В метаанализе 125 исследований (Molenberghs et al., 2012) обнаружено, что основная сеть областей мозга, которая активируется в заданиях на моторное подражание, включает в себя нижнюю лобную извилину, дорсальную и вентральную премоторную кору, а также нижнюю и верхнюю теменные доли. Эти области дополняются другими зонами, участвующими в обработке соматосенсорной, слуховой и эмоциональной информации, в зависимости от задействованных сенсорных модальностей. Это значит, что области мозга, вовлеченные в имитацию, гораздо шире, чем предполагалось ранее. Также у человека при наблюдении или выполнении определенных действий “перекрывающиеся” области мозга активируются в зависимости от модальности задачи (например, зрительная, слуховая, соматосенсорная). Эти результаты согласуются с мнением (Iacoboni, Dapretto, 2006), что активность ЗН мозга выходит за рамки контроля действий и участвует в обработке информации от внешних стимулов.

Мю-ритм как коррелят активности системы зеркальных нейронов

ЭЭГ позволяет исследовать активацию мозговых структур во время наблюдения за действием или выполнения действия, в связи с чем широко используется для изучения работы СЗН. Однако в отличие от регистрации активности отдельных нейронов у приматов ЭЭГ не позволяет точно определить активность конкретных нейронов. Мю-ритм (сенсомоторный ритм) у человека регистрируется в центральных зонах коры в полосе 8–13 Гц, при этом его амплитуда уменьшается при выполнении действия (например, произвольного движения руки) (Aridan et al., 2018). Такое уменьшение амплитуды известно как десинхронизация мю-ритма.

Исследователи, изучающие активность СЗН, отметили такое же уменьшение амплитуды во время наблюдения за действием других людей. Считается, что выраженность десинхронизации мю-ритма в центральных зонах коры – показатель активации сенсомоторной коры (Hobson, Bishop, 2017). Имеются исследования, в которых показано, что мю-ритм, регистрирующийся в центральных зонах коры, – результат нейронной активности именно этих областей коры головного мозга (Pineda, 2005).

В настоящее время имеется большое количество исследований, в которых изучается активность мю-ритма при выполнении действий и при наблюдении за действиями, при этом методы оценки десинхронизации при наблюдении у разных авторов существенно различаются (Aridan et al., 2018). Анализироваться могут реакции на ряд различных стимулов, например, сжимание руки, движения всего тела, например в танце, предъявление страниц нот и другие. Расположение электродов и количество каналов регистрации ЭЭГ, в которых исследуется активность, также различаются.
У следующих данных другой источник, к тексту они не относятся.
Source: an optimization exercise on an open RTL-to-GDS flow (aim: small area and a short achievable clock period). Production flows keep margins and buffers that such runs may drop. Function was checked by simulation only, so behaviour that the tests miss may differ from the original. Power figures rest on the tool's default switching activity, not on a simulated workload.

$ cat flow/config.mk
export PLATFORM = sky130hd
export DESIGN_NAME = fp_add64
export DESIGN_NICKNAME = fp_add64
export VERILOG_FILES = /design/flow/design.v
export SDC_FILE = /design/flow/constraint.sdc
export NUM_CORES = 4
export LEC_CHECK = 0
export CAP_MARGIN = 20
export CORE_MARGIN = 2
export CORE_UTILIZATION = 40
export SLEW_MARGIN = 20
$ cat flow/constraint.sdc
create_clock -name core_clock -period 8.0 [get_ports {clk}]
set_input_delay 1.6000 -clock core_clock [delete_from_list [all_inputs] [get_ports {clk}]]
set_output_delay 1.6000 -clock core_clock [all_outputs]
set_load 0.01 [all_outputs]
$ cat flow/design.v
module fp_add64 (
    input  wire        clk,
    input  wire        rst,
    input  wire        in_valid,
    input  wire [63:0] a,
    input  wire [63:0] b,
    input  wire        sub,       
    input  wire [2:0]  rm,        
    output reg         out_valid,
    output reg  [63:0] result,
    output reg  [4:0]  flags      
);
    localparam [2:0] RNE = 3'b001;
    localparam [2:0] RTZ = 3'b010;
    localparam [2:0] RUP = 3'b011;
    localparam [2:0] RDN = 3'b100;
    localparam [2:0] RNA = 3'b101;
    localparam [63:0] QNAN = 64'h7FF8_0000_0000_0000;
    wire        sa   = a[63];
    wire        sb   = b[63] ^ sub;
    wire [10:0] ea   = a[62:52];
    wire [10:0] eb   = b[62:52];
    wire [51:0] fa   = a[51:0];
    wire [51:0] fb   = b[51:0];
    wire a_nan  = (ea == 11'h7FF) && (fa != 52'd0);
    wire b_nan  = (eb == 11'h7FF) && (fb != 52'd0);
    wire a_snan = a_nan && !fa[51];
    wire b_snan = b_nan && !fb[51];
    wire a_inf  = (ea == 11'h7FF) && (fa == 52'd0);
    wire b_inf  = (eb == 11'h7FF) && (fb == 52'd0);
    wire a_zero = (ea == 11'd0) && (fa == 52'd0);
    wire b_zero = (eb == 11'd0) && (fb == 52'd0);
    wire [52:0] ma   = {ea != 11'd0, fa};
    wire [52:0] mb   = {eb != 11'd0, fb};
    wire [10:0] ea1  = (ea == 11'd0) ? 11'd1 : ea;
    wire [10:0] eb1  = (eb == 11'd0) ? 11'd1 : eb;
    wire        a_ge = {ea1, ma} >= {eb1, mb};
    reg         sp1;
    reg  [63:0] sp_res1;
    reg  [4:0]  sp_fl1;
    always @* begin
        sp1     = 1'b1;
        sp_res1 = QNAN;
        sp_fl1  = 5'd0;
        if (a_nan || b_nan) begin
            sp_fl1[0] = a_snan | b_snan;
        end else if (a_inf && b_inf) begin
            if (sa != sb) sp_fl1[0] = 1'b1;
            else          sp_res1   = {sa, 11'h7FF, 52'd0};
        end else if (a_inf) begin
            sp_res1 = {sa, 11'h7FF, 52'd0};
        end else if (b_inf) begin
            sp_res1 = {sb, 11'h7FF, 52'd0};
        end else begin
            sp1 = 1'b0;
        end
    end
    reg         v1;
    reg         sp_r1;
    reg  [63:0] spres_r1;
    reg  [4:0]  spfl_r1;
    reg  [2:0]  rm1;
    reg         sl1;         
    reg         esub1;       
    reg         zz1;         
    reg         zsign1;      
    reg  [10:0] el1;
    reg  [52:0] ml1;
    reg  [52:0] ms1;
    reg  [10:0] ediff1;
    always @(posedge clk) begin
        if (rst) v1 <= 1'b0;
        else     v1 <= in_valid;
        sp_r1    <= sp1;
        spres_r1 <= sp_res1;
        spfl_r1  <= sp_fl1;
        rm1      <= rm;
        sl1      <= a_ge ? sa : sb;
        esub1    <= sa ^ sb;
        zz1      <= a_zero && b_zero && (sa == sb);
        zsign1   <= sa;
        el1      <= a_ge ? ea1 : eb1;
        ml1      <= a_ge ? ma : mb;
        ms1      <= a_ge ? mb : ma;
        ediff1   <= a_ge ? (ea1 - eb1) : (eb1 - ea1);
    end
    wire [55:0]  l_ext = {ml1, 3'b000};
    wire [5:0]   dsh2   = (ediff1 > 11'd58) ? 6'd58 : ediff1[5:0];
    wire [111:0] s_wide = {ms1, 59'd0} >> dsh2;
    wire         s_stk  = |s_wide[55:0];
    wire [55:0]  s_ext  = {s_wide[111:57], s_wide[56] | s_stk};
    wire [56:0]  sum2   = esub1 ? ({1'b0, l_ext} - {1'b0, s_ext})
                                : ({1'b0, l_ext} + {1'b0, s_ext});
    reg         v2;
    reg         sp_r2;
    reg  [63:0] spres_r2;
    reg  [4:0]  spfl_r2;
    reg  [2:0]  rm2;
    reg         sl2;
    reg         zz2;
    reg         zsign2;
    reg  [10:0] el2;
    reg  [56:0] sum_r2;
    always @(posedge clk) begin
        if (rst) v2 <= 1'b0;
        else     v2 <= v1;
        sp_r2    <= sp_r1;
        spres_r2 <= spres_r1;
        spfl_r2  <= spfl_r1;
        rm2      <= rm1;
        sl2      <= sl1;
        zz2      <= zz1;
        zsign2   <= zsign1;
        el2      <= el1;
        sum_r2   <= sum2;
    end
    reg  [6:0] lz3;
    integer    i;
    always @* begin
        lz3 = 7'd56;
        for (i = 0; i < 56; i = i + 1)
            if (sum_r2[i]) lz3 = 7'd55 - i[6:0];
    end
    wire [11:0] lmax3  = {1'b0, el2} - 12'd1;
    wire [6:0]  lsh3   = ({5'd0, lz3} > lmax3) ? lmax3[6:0] : lz3;
    wire [55:0] shl3   = sum_r2[55:0] << lsh3;
    wire [55:0] norm3  = sum_r2[56] ? {sum_r2[56:2], sum_r2[1] | sum_r2[0]} : shl3;
    wire [11:0] exp3   = sum_r2[56] ? ({1'b0, el2} + 12'd1) : ({1'b0, el2} - {5'd0, lsh3});
    wire        zero3  = (sum_r2 == 57'd0);
    reg         v3;
    reg         sp_r3;
    reg  [63:0] spres_r3;
    reg  [4:0]  spfl_r3;
    reg  [2:0]  rm3;
    reg         sl3;
    reg         zz3;
    reg         zsign3;
    reg         zero_r3;
    reg  [11:0] exp_r3;
    reg  [55:0] norm_r3;
    always @(posedge clk) begin
        if (rst) v3 <= 1'b0;
        else     v3 <= v2;
        sp_r3    <= sp_r2;
        spres_r3 <= spres_r2;
        spfl_r3  <= spfl_r2;
        rm3      <= rm2;
        sl3      <= sl2;
        zz3      <= zz2;
        zsign3   <= zsign2;
        zero_r3  <= zero3;
        exp_r3   <= exp3;
        norm_r3  <= norm3;
    end
    wire        lsb4  = norm_r3[3];
    wire        g4    = norm_r3[2];
    wire        st4   = norm_r3[1] | norm_r3[0];
    wire        inx4  = g4 | st4;
    reg         up4;
    always @* begin
        case (rm3)
            RNE:     up4 = g4 & (st4 | lsb4);
            RTZ:     up4 = 1'b0;
            RUP:     up4 = ~sl3 & inx4;
            RDN:     up4 = sl3 & inx4;
            default: up4 = g4;               
        endcase
    end
    wire [53:0] rnd4  = {1'b0, norm_r3[55:3]} + {53'd0, up4};
    wire [52:0] man4  = rnd4[53] ? rnd4[53:1] : rnd4[52:0];
    wire [11:0] e4    = rnd4[53] ? exp_r3 + 12'd1 : exp_r3;
    wire        ovf4  = (e4 >= 12'd2047);
    wire [10:0] efld4 = man4[52] ? e4[10:0] : 11'd0;
    reg         ovf_to_inf4;
    always @* begin
        case (rm3)
            RTZ:     ovf_to_inf4 = 1'b0;
            RUP:     ovf_to_inf4 = ~sl3;
            RDN:     ovf_to_inf4 = sl3;
            default: ovf_to_inf4 = 1'b1;
        endcase
    end
    reg  [63:0] res4;
    reg  [4:0]  fl4;
    always @* begin
        fl4 = 5'd0;
        if (sp_r3) begin
            res4 = spres_r3;
            fl4  = spfl_r3;
        end else if (zero_r3) begin
            if (zz3)
                res4 = {zsign3, 63'd0};
            else
                res4 = {rm3 == RDN, 63'd0};
        end else if (ovf4) begin
            res4   = ovf_to_inf4 ? {sl3, 11'h7FF, 52'd0} : {sl3, 11'h7FE, {52{1'b1}}};
            fl4[2] = 1'b1;
            fl4[4] = 1'b1;
        end else begin
            res4   = {sl3, efld4, man4[51:0]};
            fl4[4] = inx4;
        end
    end
    always @(posedge clk) begin
        if (rst) out_valid <= 1'b0;
        else     out_valid <= v3;
        result <= res4;
        flags  <= fl4;
    end
endmodule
При таком многообразии данных возникают следующие вопросы:

1) постоянно ли присутствует десинхронизация во время наблюдения за действием?

2) отражает ли десинхронизация мю-ритма активность СЗН?

Для ответа рассмотрим следующие данные. В исследовании (Hari et al., 1997), в котором оценивалось расположение корковых источников, генерирующих мю-ритм, было выявлено, что они в основном сгруппированы вокруг центральной борозды в центральных, а также в теменных областях. Другие авторы показали, что корковые источники, лежащие в основе мю-ритма, также в основном сосредоточены в центральных и теменных областях новой коры (Thorpe et al., 2016). Важно отметить, что эти данные сходны с результатами функциональной магнитно-резонансной томографии (фМРТ) мозга человека, с помощью которой было показано, что нейроны в центральных и теменных областях коры активируются как во время наблюдения за действием другого человека, так и во время выполнения действий самим участником исследования (Buccino et al., 2004). Основываясь на этих данных, исследователи считают десинхронизацию мю-ритма коррелятом активности СЗН у человека (Coll et al., 2017).

В подтверждение этой гипотезы проведен (Fox et al., 2016) метаанализ 85 исследований, в которых изучался мю-ритм ЭЭГ. Результаты подтвердили значительную десинхронизацию мю-ритма ЭЭГ как во время выполнения действия, так и во время наблюдения за действием. Авторы считают обоснованным, что регистрация мю-ритма во время выполнения действия и наблюдения за движением является эффективным инструментом для оценки работы СЗН у человека. При этом, хотя данные метаанализа доказывают возможность оценки СЗН с помощью ЭЭГ, авторы не выявили конкретных зон коры, в которых наблюдалась десинхронизация мю-ритма при наблюдении за действием.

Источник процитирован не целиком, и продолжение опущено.